[THE DATA]
- Opening Delimiter -
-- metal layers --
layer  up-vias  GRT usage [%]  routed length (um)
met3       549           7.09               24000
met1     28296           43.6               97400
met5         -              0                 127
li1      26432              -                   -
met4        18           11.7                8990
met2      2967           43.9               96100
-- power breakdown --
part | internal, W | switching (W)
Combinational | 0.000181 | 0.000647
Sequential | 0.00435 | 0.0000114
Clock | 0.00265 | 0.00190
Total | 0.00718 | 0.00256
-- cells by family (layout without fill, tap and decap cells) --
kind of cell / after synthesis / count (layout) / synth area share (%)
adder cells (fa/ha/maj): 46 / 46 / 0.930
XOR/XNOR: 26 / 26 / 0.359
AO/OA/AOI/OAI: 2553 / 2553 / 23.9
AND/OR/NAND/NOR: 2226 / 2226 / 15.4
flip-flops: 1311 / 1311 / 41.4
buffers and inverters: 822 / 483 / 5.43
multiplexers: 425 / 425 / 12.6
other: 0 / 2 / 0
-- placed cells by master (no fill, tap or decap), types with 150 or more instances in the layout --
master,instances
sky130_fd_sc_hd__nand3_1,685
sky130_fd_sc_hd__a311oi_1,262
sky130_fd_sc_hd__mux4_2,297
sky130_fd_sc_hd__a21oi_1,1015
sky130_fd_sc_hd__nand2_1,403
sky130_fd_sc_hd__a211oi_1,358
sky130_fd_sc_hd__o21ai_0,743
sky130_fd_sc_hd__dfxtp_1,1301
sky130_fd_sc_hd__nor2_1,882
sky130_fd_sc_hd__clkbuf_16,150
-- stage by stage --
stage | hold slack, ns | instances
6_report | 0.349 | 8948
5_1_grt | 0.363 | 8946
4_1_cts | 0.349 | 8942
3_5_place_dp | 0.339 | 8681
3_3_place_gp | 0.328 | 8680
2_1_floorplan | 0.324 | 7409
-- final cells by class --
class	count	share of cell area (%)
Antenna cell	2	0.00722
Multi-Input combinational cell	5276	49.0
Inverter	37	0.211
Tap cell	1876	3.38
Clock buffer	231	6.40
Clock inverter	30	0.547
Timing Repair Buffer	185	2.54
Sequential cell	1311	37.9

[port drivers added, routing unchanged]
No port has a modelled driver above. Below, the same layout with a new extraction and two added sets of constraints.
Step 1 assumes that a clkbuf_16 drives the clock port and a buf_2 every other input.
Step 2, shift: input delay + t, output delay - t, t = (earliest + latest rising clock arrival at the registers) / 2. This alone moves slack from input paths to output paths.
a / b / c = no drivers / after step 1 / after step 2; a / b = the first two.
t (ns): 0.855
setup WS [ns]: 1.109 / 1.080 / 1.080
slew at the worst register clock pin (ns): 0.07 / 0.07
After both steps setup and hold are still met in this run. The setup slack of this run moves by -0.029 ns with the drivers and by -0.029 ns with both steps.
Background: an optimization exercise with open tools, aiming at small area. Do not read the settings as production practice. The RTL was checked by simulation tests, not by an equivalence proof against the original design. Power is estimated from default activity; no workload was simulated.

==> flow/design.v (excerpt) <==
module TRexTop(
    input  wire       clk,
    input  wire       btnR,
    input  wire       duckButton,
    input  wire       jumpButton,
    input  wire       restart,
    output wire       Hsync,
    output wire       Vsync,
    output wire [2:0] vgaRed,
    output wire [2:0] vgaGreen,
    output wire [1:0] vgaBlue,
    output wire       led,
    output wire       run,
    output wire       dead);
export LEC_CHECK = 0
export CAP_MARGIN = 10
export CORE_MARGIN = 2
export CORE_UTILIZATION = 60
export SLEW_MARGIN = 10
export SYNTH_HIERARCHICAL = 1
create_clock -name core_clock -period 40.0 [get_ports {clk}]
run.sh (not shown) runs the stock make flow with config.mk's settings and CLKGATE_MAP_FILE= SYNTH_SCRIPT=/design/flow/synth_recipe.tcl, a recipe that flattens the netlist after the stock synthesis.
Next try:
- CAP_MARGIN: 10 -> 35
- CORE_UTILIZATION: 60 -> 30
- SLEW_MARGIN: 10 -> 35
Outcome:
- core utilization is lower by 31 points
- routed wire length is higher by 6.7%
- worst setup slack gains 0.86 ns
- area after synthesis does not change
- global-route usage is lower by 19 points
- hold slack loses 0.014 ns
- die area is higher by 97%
- Closing Delimiter -
[AIM OF THE TASK] Set down precisely the lines above between the line holding "sky130_fd_sc_hd__o21ai_0,743" and the line holding "slew at the", inclusive, and nothing beyond them.

[ANSWER SPACE]
sky130_fd_sc_hd__o21ai_0,743
sky130_fd_sc_hd__dfxtp_1,1301
sky130_fd_sc_hd__nor2_1,882
sky130_fd_sc_hd__clkbuf_16,150
-- stage by stage --
stage | hold slack, ns | instances
6_report | 0.349 | 8948
5_1_grt | 0.363 | 8946
4_1_cts | 0.349 | 8942
3_5_place_dp | 0.339 | 8681
3_3_place_gp | 0.328 | 8680
2_1_floorplan | 0.324 | 7409
-- final cells by class --
class	count	share of cell area (%)
Antenna cell	2	0.00722
Multi-Input combinational cell	5276	49.0
Inverter	37	0.211
Tap cell	1876	3.38
Clock buffer	231	6.40
Clock inverter	30	0.547
Timing Repair Buffer	185	2.54
Sequential cell	1311	37.9

[port drivers added, routing unchanged]
No port has a modelled driver above. Below, the same layout with a new extraction and two added sets of constraints.
Step 1 assumes that a clkbuf_16 drives the clock port and a buf_2 every other input.
Step 2, shift: input delay + t, output delay - t, t = (earliest + latest rising clock arrival at the registers) / 2. This alone moves slack from input paths to output paths.
a / b / c = no drivers / after step 1 / after step 2; a / b = the first two.
t (ns): 0.855
setup WS [ns]: 1.109 / 1.080 / 1.080
slew at the worst register clock pin (ns): 0.07 / 0.07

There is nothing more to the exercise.